▸ **BRIEF**: The entries below contain a line with "- setup slack gains 100 ps" and a line with "- cell area goes down by 1.6%". Quote exactly those two lines and all lines between them.

(Collected data entries)
____

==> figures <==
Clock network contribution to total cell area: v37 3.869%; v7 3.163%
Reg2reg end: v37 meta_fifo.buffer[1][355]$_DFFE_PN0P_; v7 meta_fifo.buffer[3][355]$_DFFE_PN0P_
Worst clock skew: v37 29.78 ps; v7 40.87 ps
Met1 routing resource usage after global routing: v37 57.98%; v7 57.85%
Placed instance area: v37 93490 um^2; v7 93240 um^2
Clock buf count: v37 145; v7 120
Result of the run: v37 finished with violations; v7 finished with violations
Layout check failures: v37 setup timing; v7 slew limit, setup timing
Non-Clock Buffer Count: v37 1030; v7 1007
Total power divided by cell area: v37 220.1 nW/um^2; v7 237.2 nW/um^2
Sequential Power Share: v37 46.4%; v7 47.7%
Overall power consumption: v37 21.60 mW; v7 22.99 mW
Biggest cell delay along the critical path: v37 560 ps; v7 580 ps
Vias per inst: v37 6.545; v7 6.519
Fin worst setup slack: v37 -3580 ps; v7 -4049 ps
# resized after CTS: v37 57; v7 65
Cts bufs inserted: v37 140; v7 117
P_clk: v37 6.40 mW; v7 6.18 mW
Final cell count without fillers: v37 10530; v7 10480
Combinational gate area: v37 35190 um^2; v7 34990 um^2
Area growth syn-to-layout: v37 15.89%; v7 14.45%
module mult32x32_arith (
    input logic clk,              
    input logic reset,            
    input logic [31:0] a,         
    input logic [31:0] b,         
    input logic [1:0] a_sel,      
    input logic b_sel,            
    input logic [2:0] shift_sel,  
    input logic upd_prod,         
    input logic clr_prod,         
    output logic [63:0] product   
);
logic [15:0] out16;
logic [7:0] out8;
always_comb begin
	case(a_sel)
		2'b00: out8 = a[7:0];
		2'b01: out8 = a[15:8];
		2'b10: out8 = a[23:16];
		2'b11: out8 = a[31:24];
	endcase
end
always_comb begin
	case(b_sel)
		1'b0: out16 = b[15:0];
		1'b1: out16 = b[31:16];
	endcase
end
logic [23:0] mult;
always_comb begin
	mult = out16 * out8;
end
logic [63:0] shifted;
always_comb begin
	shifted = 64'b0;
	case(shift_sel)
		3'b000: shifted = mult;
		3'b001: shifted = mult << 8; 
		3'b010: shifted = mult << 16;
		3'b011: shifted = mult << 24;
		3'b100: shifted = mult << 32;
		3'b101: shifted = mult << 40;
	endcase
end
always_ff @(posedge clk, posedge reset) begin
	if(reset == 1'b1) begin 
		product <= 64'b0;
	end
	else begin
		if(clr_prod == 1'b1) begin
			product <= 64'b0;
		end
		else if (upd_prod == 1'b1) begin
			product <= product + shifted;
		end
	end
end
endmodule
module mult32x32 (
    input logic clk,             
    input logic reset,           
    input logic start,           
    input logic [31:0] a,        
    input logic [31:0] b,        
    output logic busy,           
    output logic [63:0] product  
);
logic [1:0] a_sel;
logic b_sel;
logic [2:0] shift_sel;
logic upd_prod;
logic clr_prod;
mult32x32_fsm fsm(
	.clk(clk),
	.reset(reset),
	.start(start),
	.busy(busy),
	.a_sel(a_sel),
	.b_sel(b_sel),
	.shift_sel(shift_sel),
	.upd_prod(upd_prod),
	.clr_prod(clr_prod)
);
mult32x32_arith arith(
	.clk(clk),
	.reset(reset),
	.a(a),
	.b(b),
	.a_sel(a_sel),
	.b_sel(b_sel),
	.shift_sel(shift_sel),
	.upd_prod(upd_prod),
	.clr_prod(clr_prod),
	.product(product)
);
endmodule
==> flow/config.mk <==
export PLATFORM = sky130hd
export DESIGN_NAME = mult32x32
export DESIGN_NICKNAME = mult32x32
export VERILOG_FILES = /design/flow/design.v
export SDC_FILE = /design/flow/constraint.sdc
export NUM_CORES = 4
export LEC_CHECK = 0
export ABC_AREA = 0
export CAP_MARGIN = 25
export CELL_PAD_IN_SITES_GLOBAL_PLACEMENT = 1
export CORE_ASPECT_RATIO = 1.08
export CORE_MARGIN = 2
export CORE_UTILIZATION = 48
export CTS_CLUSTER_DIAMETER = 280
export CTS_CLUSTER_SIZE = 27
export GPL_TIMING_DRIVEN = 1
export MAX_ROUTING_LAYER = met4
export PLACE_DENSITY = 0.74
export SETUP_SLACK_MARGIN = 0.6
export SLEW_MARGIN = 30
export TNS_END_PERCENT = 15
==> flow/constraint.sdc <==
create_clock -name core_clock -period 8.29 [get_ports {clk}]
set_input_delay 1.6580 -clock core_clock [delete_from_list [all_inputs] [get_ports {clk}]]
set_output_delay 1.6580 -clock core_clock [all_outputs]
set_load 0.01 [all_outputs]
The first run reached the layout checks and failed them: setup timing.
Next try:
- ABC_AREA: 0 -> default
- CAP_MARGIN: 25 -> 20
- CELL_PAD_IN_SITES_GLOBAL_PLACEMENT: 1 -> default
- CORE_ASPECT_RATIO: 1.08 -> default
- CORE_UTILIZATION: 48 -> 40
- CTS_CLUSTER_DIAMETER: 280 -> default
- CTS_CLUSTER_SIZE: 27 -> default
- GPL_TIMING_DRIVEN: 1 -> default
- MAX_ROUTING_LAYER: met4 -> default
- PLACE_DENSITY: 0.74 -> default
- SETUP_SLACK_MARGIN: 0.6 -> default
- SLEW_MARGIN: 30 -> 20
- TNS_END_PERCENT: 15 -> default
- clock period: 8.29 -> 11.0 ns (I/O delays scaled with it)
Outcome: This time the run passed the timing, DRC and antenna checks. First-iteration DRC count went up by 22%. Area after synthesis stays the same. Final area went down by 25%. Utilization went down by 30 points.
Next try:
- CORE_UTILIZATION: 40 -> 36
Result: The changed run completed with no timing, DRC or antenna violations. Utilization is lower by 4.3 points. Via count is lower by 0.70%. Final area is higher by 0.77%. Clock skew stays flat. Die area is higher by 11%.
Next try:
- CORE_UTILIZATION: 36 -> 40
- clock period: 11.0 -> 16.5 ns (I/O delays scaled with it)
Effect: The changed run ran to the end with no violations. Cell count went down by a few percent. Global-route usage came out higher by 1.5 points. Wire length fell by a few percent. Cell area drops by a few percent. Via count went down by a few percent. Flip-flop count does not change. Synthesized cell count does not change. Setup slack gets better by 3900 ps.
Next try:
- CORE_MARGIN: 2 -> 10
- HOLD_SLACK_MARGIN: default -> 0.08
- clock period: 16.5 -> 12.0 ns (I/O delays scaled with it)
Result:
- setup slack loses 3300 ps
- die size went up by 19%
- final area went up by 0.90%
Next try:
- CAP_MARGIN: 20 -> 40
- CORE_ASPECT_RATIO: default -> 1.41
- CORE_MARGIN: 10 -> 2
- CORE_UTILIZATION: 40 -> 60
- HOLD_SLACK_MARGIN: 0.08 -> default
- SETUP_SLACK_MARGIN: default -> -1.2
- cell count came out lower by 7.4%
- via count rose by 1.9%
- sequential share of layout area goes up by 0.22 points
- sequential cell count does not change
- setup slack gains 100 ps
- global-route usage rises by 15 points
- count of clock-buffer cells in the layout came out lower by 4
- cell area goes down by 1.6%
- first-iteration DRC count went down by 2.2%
==> flow/design.v <==
`timescale 1ns / 1ps
module pid_controller(
    input  logic        clk,
    input  logic        rst_n,
    input  logic [15:0] setpoint,
    input  logic [15:0] feedback,
    input  logic [15:0] Kp,
    input  logic [15:0] Ki,
    input  logic [15:0] Kd,
    input  logic [15:0] clk_prescaler,
    output logic [15:0] control_signal
);
    logic signed [16:0]  error_s;         
    logic signed [16:0]  prev_error_s;
    logic signed [31:0]  integral_s;      
    logic signed [31:0]  derivative_s;
    logic [15:0] clk_divider;
    logic        sampling_flag;
    logic signed [31:0] kp_mul, ki_mul;
    logic signed [31:0] kd_mul;
    logic signed [31:0] control_calc;
    always_ff @(posedge clk or negedge rst_n) begin
        if (!rst_n) begin
            clk_divider    <= 16'h0000;
            sampling_flag  <= 1'b0;
        end else if (clk_divider == clk_prescaler) begin
            clk_divider    <= 16'h0000;
            sampling_flag  <= 1'b1;
        end else begin
            clk_divider    <= clk_divider + 16'd1;
            sampling_flag  <= 1'b0;
        end
    end
    always_comb begin
        error_s = $signed({1'b0, setpoint}) - $signed({1'b0, feedback});
        kp_mul = $signed({1'b0, Kp}) * error_s;
        ki_mul = $signed({1'b0, Ki}) * error_s;
        kd_mul = $signed({1'b0, Kd}) * (error_s - prev_error_s);
        control_calc = kp_mul + integral_s + kd_mul;
    end
    always_ff @(posedge clk or negedge rst_n) begin
        if (!rst_n) begin
            prev_error_s   <= '0;
            integral_s     <= '0;
            derivative_s   <= '0;
            control_signal <= 16'h0000;
        end else if (sampling_flag) begin
            integral_s   <= integral_s + ki_mul;
            derivative_s <= kd_mul;
            control_signal <= control_calc[15:0];
            prev_error_s <= error_s;
        end
    end
endmodule
Design fir_filter, start of the top module:
module fir_filter
#(
    parameter NUM_ELEMENTS = 7
)
(
    input clk,
    input rst,
    input [ 7 : 0 ] weight_data,
    input [ 2 : 0 ] weight_idx,
    input weight_valid,
    output weight_ready,
    input [ 7 : 0 ] input_data,
    input input_valid,
    output input_ready,
    output [ 15 : 0 ] output_data,
    input output_ready,
    output output_valid
);
Settings: LEC_CHECK=0, CAP_MARGIN=20, CELL_PAD_IN_SITES_GLOBAL_PLACEMENT=2, CORE_MARGIN=2, CORE_UTILIZATION=43, HOLD_SLACK_MARGIN=-0.01, MAX_ROUTING_LAYER=met4, MIN_ROUTING_LAYER=met2, SETUP_SLACK_MARGIN=1.75, SLEW_MARGIN=0, TNS_END_PERCENT=40; clock period 6.55 ns.
run.sh (not shown) runs the stock make flow with config.mk's settings and CLKGATE_MAP_FILE=.
The first run finished but fails on negative setup slack.
Then changed:
Settings changed: CELL_PAD_IN_SITES_GLOBAL_PLACEMENT 2 to default, CORE_UTILIZATION 43 to 40, HOLD_SLACK_MARGIN -0.01 to default, MAX_ROUTING_LAYER met4 to default, MIN_ROUTING_LAYER met2 to default, SETUP_SLACK_MARGIN 1.75 to default, SLEW_MARGIN 0 to 20, TNS_END_PERCENT 40 to default.
Clock period 6.55 ns to 11.4 ns, I/O delays scaled along.
After rerunning: The changed run completed without violations; clock-buffer cell count went up by 1; die area went up by a little under a tenth; utilization went down by 8.5 points; global-route usage went down by 21 points; setup slack improves by 2800 ps.
Then changed:
Settings changed: CORE_UTILIZATION 40 to 50, CTS_CLUSTER_DIAMETER from default to 244, CTS_CLUSTER_SIZE from default to 93.
Clock period 11.4 ns to 11.2 ns, I/O delays scaled along.
What happened: The new run ran to the end with no violations; total power went up by about 3%; routed wire length stays flat; cell area fell by about 0.7%.
Then changed:
Settings changed: CORE_UTILIZATION 50 to 66, CTS_CLUSTER_DIAMETER 244 to 258, CTS_CLUSTER_SIZE 93 to 98.
Clock period 11.2 ns to 13.0 ns, I/O delays scaled along.
Effect:
- The changed run passed the timing, design-rule and antenna checks
- final cell count shrinks by 3.9%
- via count grows by 0.90%
- cell area shrinks by 0.74%
- setup slack gains 1600 ps
- power shrinks by 14%
- worst hold slack gains 71 ps
- sequential cell count stays the same
- non-clock buffer count shrinks by 3
- clock-buffer cell count shrinks by 1
Then changed:
Settings changed: CORE_ASPECT_RATIO from default to 0.5, CORE_UTILIZATION 66 to 40, CTS_CLUSTER_DIAMETER 258 to 274, CTS_CLUSTER_SIZE 98 to 100.
Routed wire length grows by 1.8%. Fmax decreases by about 1%. Via count went down by about 2.3%.
Then changed:
Settings changed: CORE_ASPECT_RATIO 0.5 to 0.56, CORE_UTILIZATION 40 to 22, CTS_CLUSTER_DIAMETER 274 to default, CTS_CLUSTER_SIZE 100 to default, GPL_TIMING_DRIVEN from default to 0, MIN_ROUTING_LAYER from default to met2, PLACE_DENSITY_LB_ADDON from default to 0.05, SETUP_SLACK_MARGIN from default to 3.51.
Result: Core utilization falls by 17 points. Clock power went up by 23%. Non-clock buffer count rises by 131. Hold slack is worse by 15 ps. Flip-flop count does not change. Design area goes up by 11%. Worst setup slack improved by 730 ps. Register-to-register slack improved by 30 ps. Power is higher by 32%. Synthesized cell count is unchanged.

---

Starting RTL as in the previous note.
Settings: LEC_CHECK=0, CAP_MARGIN=20, CORE_MARGIN=2, CORE_UTILIZATION=72, CTS_CLUSTER_DIAMETER=29, CTS_CLUSTER_SIZE=34, PLACE_DENSITY=0.7, SETUP_SLACK_MARGIN=0.94, SLEW_MARGIN=20; clock period 7.94 ns.
The first run produced a layout that fails on negative setup slack.
Edit:
Settings changed: ABC_AREA set to 1, CTS_CLUSTER_DIAMETER 29 to 400, CTS_CLUSTER_SIZE 34 to 100, PLACE_DENSITY 0.7 to not set, SETUP_SLACK_MARGIN 0.94 to not set.
Clock period 7.94 ns to 7.34 ns, I/O delays scaled along.
Result: The new run ran to the end with violations: negative setup slack; via count increases by 13%; clock power increases by 9.6%; combinational power increases by 32%; setup slack got worse by 0.15 ns; die area increases by 5.8%; final area increases by 3.8%.

---

== red ==
The RTL this note starts from:
==> flow/design.v <==
`timescale 1ns / 1ps
module fir_filter
#(
    parameter NUM_ELEMENTS = 7
)
(
    input clk,
    input rst,
    input [ 7 : 0 ] weight_data,
    input [ 2 : 0 ] weight_idx,
    input weight_valid,
    output weight_ready,
    input [ 7 : 0 ] input_data,
    input input_valid,
    output input_ready,
    output [ 15 : 0 ] output_data,
    input output_ready,
    output output_valid
);
    assign weight_ready = 1;
    assign input_ready = 1;
    assign output_valid = 1;
    reg [7:0] weights [NUM_ELEMENTS-1:0];
    reg [7:0] values [NUM_ELEMENTS-1:0];
    integer i;
    always@(posedge clk)begin
        if (rst)begin
            for (i = 0; i< NUM_ELEMENTS; i = i+1)
                weights[i] = 0;
        end else if (weight_valid)
            weights[weight_idx] = weight_data;
        for (i = NUM_ELEMENTS-1; i> 0; i=i-1)begin
            values[i] <= rst?0:values[i-1];
        end
        values[0] <= rst?0:input_data;
    end
    wire [15:0] intermediate_sums [NUM_ELEMENTS-1:0];
    assign output_data = intermediate_sums[NUM_ELEMENTS-1];  
    generate
        genvar j;
        for (j = 0; j<NUM_ELEMENTS; j=j+1)begin:summation
            assign intermediate_sums[j] = (j?intermediate_sums[j-1]:0) + values[j]*weights[j];
        end
    endgenerate
endmodule
Settings: LEC_CHECK=0, ABC_AREA=1, CAP_MARGIN=0, CORE_ASPECT_RATIO=0.75, CORE_MARGIN=2, CORE_UTILIZATION=72, CTS_CLUSTER_DIAMETER=244, CTS_CLUSTER_SIZE=93, HOLD_SLACK_MARGIN=-0.04, PLACE_DENSITY=0.38, SLEW_MARGIN=20, TNS_END_PERCENT=10; clock period 6.32 ns.
Layout checks on red: not met. Flow itself completed; violations: negative setup slack.
> inputs changed (red -> blue)
- removing CTS_CLUSTER_DIAMETER (formerly 244)
- removing HOLD_SLACK_MARGIN (formerly -0.04)
- changing CAP_MARGIN from 0 to 20
- removing CTS_CLUSTER_SIZE (formerly 93)
- removing CORE_ASPECT_RATIO (formerly 0.75)
- changing CORE_UTILIZATION from 72 to 40
- removing PLACE_DENSITY (formerly 0.38)
- removing ABC_AREA (formerly 1)
- removing TNS_END_PERCENT (formerly 10)
- setting SETUP_SLACK_MARGIN to 2.89 for the first time
- changing the clock period (ns, I/O delays scaled along) from 6.32 to 11.4
Notes after the runs:
In terms of biggest cell delay along the critical path, blue and red differ only marginally. Compare red and blue | total power divided by cell area higher: red. blue reached the final stage; the timing, design-rule and antenna checks on its layout passed. blue against red; synthesized cell count is down by more than 10%. As far as clock tree cell share of total cell area is concerned, blue and red perform about the same. Maximum ir drop on the vdd rail of blue exceeds that of red by more than 10%. Utilization, red and blue: lower on blue. In the flow results for red and blue, the setup slack of the worst register-to-register path is smaller on red. Sort red and blue by power drawn by the combinational cells, ascending, and blue comes first. blue reports its startpoint of the worst setup timing path as weights[0][5] while red reports weights[2][4].
Relative to blue, the following input files were edited for green:
- TNS_END_PERCENT now 5, previously not set
- CORE_UTILIZATION now 64, was 40
- SETUP_SLACK_MARGIN no longer set, was 2.89
- the clock period (ns, I/O delays scaled along) now 9.99, was 11.4
### Flow results
- Lower register-to-register slack among green and blue: green
- Setup skew after layout: higher on green
- green vs. blue: total design power grew by 130 µW; global-route wire length before repair grew by 1.8%; share of the core filled with cells grew by 25 points; internal power consumption grew by 8.4%; worst setup slack shrank by 1.33 ns.
- The power share of the combinational group of green falls short of that of blue by 3.4 points.
- Routability-driven placement congestion ratio up 8.6% in green wrt blue
- green against blue; met3 wirelength from detailed routing is up by more than 100%.

---

// fir_filter: RTL as listed in full above, without the edits since
clock: 7.74 ns
lec_check: 0
abc_area: 1
cap_margin: 20
core_margin: 2
core_utilization: 72
cts_cluster_diameter: 29
cts_cluster_size: 34
place_density: 0.35
setup_slack_margin: 0.94
slew_margin: 20
The baseline produced a layout that fails on negative setup slack.
Then changed:
ABC_AREA = default   (was 1)
CORE_UTILIZATION = 71   (was 72)
CTS_CLUSTER_DIAMETER = 221   (was 29)
CTS_CLUSTER_SIZE = default   (was 34)
PLACE_DENSITY = default   (was 0.35)
SETUP_SLACK_MARGIN = default   (was 0.94)
clock period = 10.5 ns   (was 7.74 ns; I/O delays follow)
=>
- With this change the flow completed with no timing, DRC or antenna violations
- synthesized cell count goes down by 23%
- routed wire length goes down by 20%
- total power goes down by 49%
- area after synthesis goes down by 5.7%
- setup slack improves by 1.3 ns
- sequential cell count does not change
- combinational power goes down by 58%
Then changed:
ABC_AREA = 1   (was default)
CORE_UTILIZATION = 72   (was 71)
CTS_CLUSTER_DIAMETER = default   (was 221)
clock period = 11.5 ns   (was 10.5 ns; I/O delays follow)
- non-clock buffer count falls by 12
- design area rises by 3.1%
- wire length climbs by 2.8%
- power came out lower by 4.6%
- area after synthesis rises by 6.0%

---

Starts from the design.v that is shown in full above.
Settings: LEC_CHECK=0, ABC_AREA=1, CAP_MARGIN=20, CORE_MARGIN=2, CORE_UTILIZATION=68, CTS_CLUSTER_DIAMETER=40, CTS_CLUSTER_SIZE=37, MAX_ROUTING_LAYER=met4, PLACE_DENSITY=0.35, SETUP_SLACK_MARGIN=1.21, SLEW_MARGIN=20; clock period 8.44 ns.
The starting point completed, yet does not pass: setup timing.
Change:
ABC_AREA = default   (was 1)
CTS_CLUSTER_SIZE = default   (was 37)
PLACE_DENSITY = default   (was 0.35)
Effect:
- The changed run finished with setup timing left
- cell count decreases by 17%
- non-clock buffer count shrinks by 20
- total power fell by 12%
- utilization went up by 1.1 points
- sequential power goes down by about 0.9%
- clock power came out lower by 7.1%
- global-route usage falls by 0.24 points
- hold slack gets better by 30 ps
- clock-buffer cell count does not change
- setup slack degrades by 380 ps
- critical path depth increases by 4
Change:
CORE_UTILIZATION = 40   (was 68)
CTS_CLUSTER_DIAMETER = default   (was 40)
MAX_ROUTING_LAYER = default   (was met4)
SETUP_SLACK_MARGIN = default   (was 1.21)
clock period = 13.0 ns   (was 8.44 ns; I/O delays follow)
=>
- The changed run completed with no timing, DRC or antenna violations
- routed wire length falls by 5.8%
- first-iteration DRC count falls by 15%
- synthesized cell count stays the same
- via count falls by 9.4%
- hold slack gains 41 ps
- area after synthesis is unchanged
Change:
CORE_ASPECT_RATIO = 1.06   (was default)
CORE_UTILIZATION = 57   (was 40)
CTS_CLUSTER_DIAMETER = 393   (was default)
CTS_CLUSTER_SIZE = 100   (was default)
SETUP_SLACK_MARGIN = 2.3   (was default)
TNS_END_PERCENT = 5   (was default)
What happened:
- global-route usage climbs by 9.6 points
- cell area drops by about 0.6%
- hold slack gets worse by 60 ps

---

RTL: the design.v shown in full above, as it stands there.
Settings: LEC_CHECK=0, CAP_MARGIN=30, CORE_MARGIN=2, CORE_UTILIZATION=72, CTS_CLUSTER_DIAMETER=31, HOLD_SLACK_MARGIN=-0.09, SLEW_MARGIN=20, TNS_END_PERCENT=40; clock period 7.58 ns.
The starting point ran to the end with violations: setup timing.
Rerun with:
- CAP_MARGIN: 30 -> 20
- CTS_CLUSTER_DIAMETER: 31 -> default
- MAX_ROUTING_LAYER: default -> met4
- PLACE_DENSITY: default -> 0.65
- SETUP_SLACK_MARGIN: default -> -0.55
- TNS_END_PERCENT: 40 -> 5
- clock period: 7.58 -> 8.32 ns (I/O delays scaled with it)
=> The changed run finished but fails on setup timing; non-clock buffer count went down by 16; sequential share of layout area went up by 0.12 points; setup slack is better by 0.21 ns; sequential power went down by 9.6%; cell count went down by 0.70%; clock power went down by about 16%.

---

Starts from the design.v that is shown in full above.
export LEC_CHECK = 0
export CAP_MARGIN = 20
export CORE_ASPECT_RATIO = 0.56
export CORE_MARGIN = 2
export CORE_UTILIZATION = 40
export GPL_TIMING_DRIVEN = 0
export SETUP_SLACK_MARGIN = 3.51
export SLEW_MARGIN = 20
create_clock -name core_clock -period 13.0 [get_ports {clk}]
Then changed:
ABC_AREA = 1   (was unset)
CORE_ASPECT_RATIO = 0.78   (was 0.56)
CTS_CLUSTER_DIAMETER = 274   (was unset)
CTS_CLUSTER_SIZE = 26   (was unset)
GPL_TIMING_DRIVEN = unset   (was 0)
SETUP_SLACK_MARGIN = unset   (was 3.51)
After rerunning:
- maximum frequency went down by 8.1%
- routed wire length went down by 5.5%
- flip-flop count does not change
- hold slack improved by 0.033 ns
- combinational power shrinks by 15%
- setup slack got worse by 0.90 ns
- design area went down by 1.7%
Then changed:
ABC_AREA = unset   (was 1)
CORE_ASPECT_RATIO = unset   (was 0.78)
CTS_CLUSTER_DIAMETER = unset   (was 274)
CTS_CLUSTER_SIZE = unset   (was 26)
HOLD_SLACK_MARGIN = 0.03   (was unset)
SETUP_SLACK_MARGIN = 3.51   (was unset)
Outcome:
- fmax rises by 10%
- count of clock-buffer cells in the layout grows by 2
- cell count came out lower by 14%
- total power rises by 1.6%
- cell area came out higher by 0.53%
- clock power went down by about 4%
Then changed:
ABC_AREA = 1   (was unset)
CORE_ASPECT_RATIO = 1.06   (was unset)
CTS_CLUSTER_DIAMETER = 393   (was unset)
CTS_CLUSTER_SIZE = 100   (was unset)
HOLD_SLACK_MARGIN = unset   (was 0.03)
SETUP_SLACK_MARGIN = 3.89   (was 3.51)
TNS_END_PERCENT = 5   (was unset)
=> The changed run ran to the end with no violations; synthesized area grows by a few percent; routed wire length went up by a few percent; die area climbs by a few percent; combinational power is higher by roughly a tenth; non-clock buffer count came out lower by 15; final area went up by a few percent; global-route usage falls by 0.21 points; final cell count climbs by about a fifth; total power increases by a little under a tenth; fmax came out higher by a few percent.

---

RTL: the design.v shown in full above, as it stands there.
clock: 6.55 ns
lec_check: 0
cap_margin: 20
cell_pad_in_sites_global_placement: 2
core_aspect_ratio: 1.41
core_margin: 2
core_utilization: 43
cts_cluster_diameter: 152
gpl_routability_driven: 0
hold_slack_margin: -0.01
max_routing_layer: met4
min_routing_layer: met2
setup_slack_margin: 1.75
slew_margin: 0
tns_end_percent: 40
The baseline completed and failed the layout checks on setup timing.
Then changed:
--- a/flow/config.mk
+++ b/flow/config.mk
@@ -8,2 +8,2 @@
-export CAP_MARGIN = 20
-export CELL_PAD_IN_SITES_GLOBAL_PLACEMENT = 2
+export CAP_MARGIN = 40
+export CELL_PAD_IN_SITES_GLOBAL_PLACEMENT = 1
@@ -12 +12 @@
-export CORE_UTILIZATION = 43
+export CORE_UTILIZATION = 27
@@ -15 +14,0 @@
-export HOLD_SLACK_MARGIN = -0.01
@@ -18 +17 @@
-export SETUP_SLACK_MARGIN = 1.75
+export SETUP_SLACK_MARGIN = -0.58
==> flow/constraint.sdc (replaced) <==
create_clock -name core_clock -period 9.91 [get_ports {clk}]
set_input_delay 1.9820 -clock core_clock [delete_from_list [all_inputs] [get_ports {clk}]]
set_output_delay 1.9820 -clock core_clock [all_outputs]
set_load 0.01 [all_outputs]
The changed run completed, yet does not pass: setup timing.
Sequential share of layout area increases by 0.72 points.
Hold slack is better by 7.9 ps.
Die size increases by 58%.
Critical path depth decreases by 2.
Non-clock buffer count decreases by 176.
Global-route usage decreases by 14 points.
Worst setup slack is better by 1900 ps.
Final area decreases by 5.9%.
Routed wire length decreases by 2.0%.
Power decreases by 41%.
Then changed:
==> flow/config.mk (replaced) <==
export PLATFORM = sky130hd
export DESIGN_NAME = fir_filter
export DESIGN_NICKNAME = fir_filter
export VERILOG_FILES = /design/flow/design.v
export SDC_FILE = /design/flow/constraint.sdc
export NUM_CORES = 4
export LEC_CHECK = 0
export CAP_MARGIN = 30
export CORE_MARGIN = 2
export CORE_UTILIZATION = 70
export CTS_CLUSTER_DIAMETER = 31
export SLEW_MARGIN = 20
==> flow/constraint.sdc (replaced) <==
create_clock -name core_clock -period 7.58 [get_ports {clk}]
set_input_delay 1.5160 -clock core_clock [delete_from_list [all_inputs] [get_ports {clk}]]
set_output_delay 1.5160 -clock core_clock [all_outputs]
set_load 0.01 [all_outputs]
What happened: The new run ran to the end with violations: setup timing; via count fell by 19%; routed wire length fell by 10%; hold slack degrades by 11 ps; clock-buffer cell count fell by 1; final cell count fell by 14%; flip-flop count does not change; die size fell by 61%.
Then changed:
--- a/flow/config.mk
+++ b/flow/config.mk
@@ -8 +8 @@
-export CAP_MARGIN = 30
+export CAP_MARGIN = 20
@@ -10,2 +10,2 @@
-export CORE_UTILIZATION = 70
-export CTS_CLUSTER_DIAMETER = 31
+export CORE_UTILIZATION = 59
+export SETUP_SLACK_MARGIN = 2.29
==> flow/constraint.sdc (replaced) <==
create_clock -name core_clock -period 7.94 [get_ports {clk}]
set_input_delay 1.5880 -clock core_clock [delete_from_list [all_inputs] [get_ports {clk}]]
set_output_delay 1.5880 -clock core_clock [all_outputs]
set_load 0.01 [all_outputs]
The changed run ran to the end with violations: setup timing.
Global-route usage goes down by 5.6 points.
Non-clock buffer count fell by 6.
Worst setup slack gains 270 ps.
Routed wire length drops by 2.4%.
Count of clock-buffer cells in the layout went up by 2.
Via count goes down by 5.1%.
Power is estimated from default activity; no workload was simulated.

____

▸ **EXPECTED ANSWER**:
- setup slack gains 100 ps
- global-route usage rises by 15 points
- count of clock-buffer cells in the layout came out lower by 4
- cell area goes down by 1.6%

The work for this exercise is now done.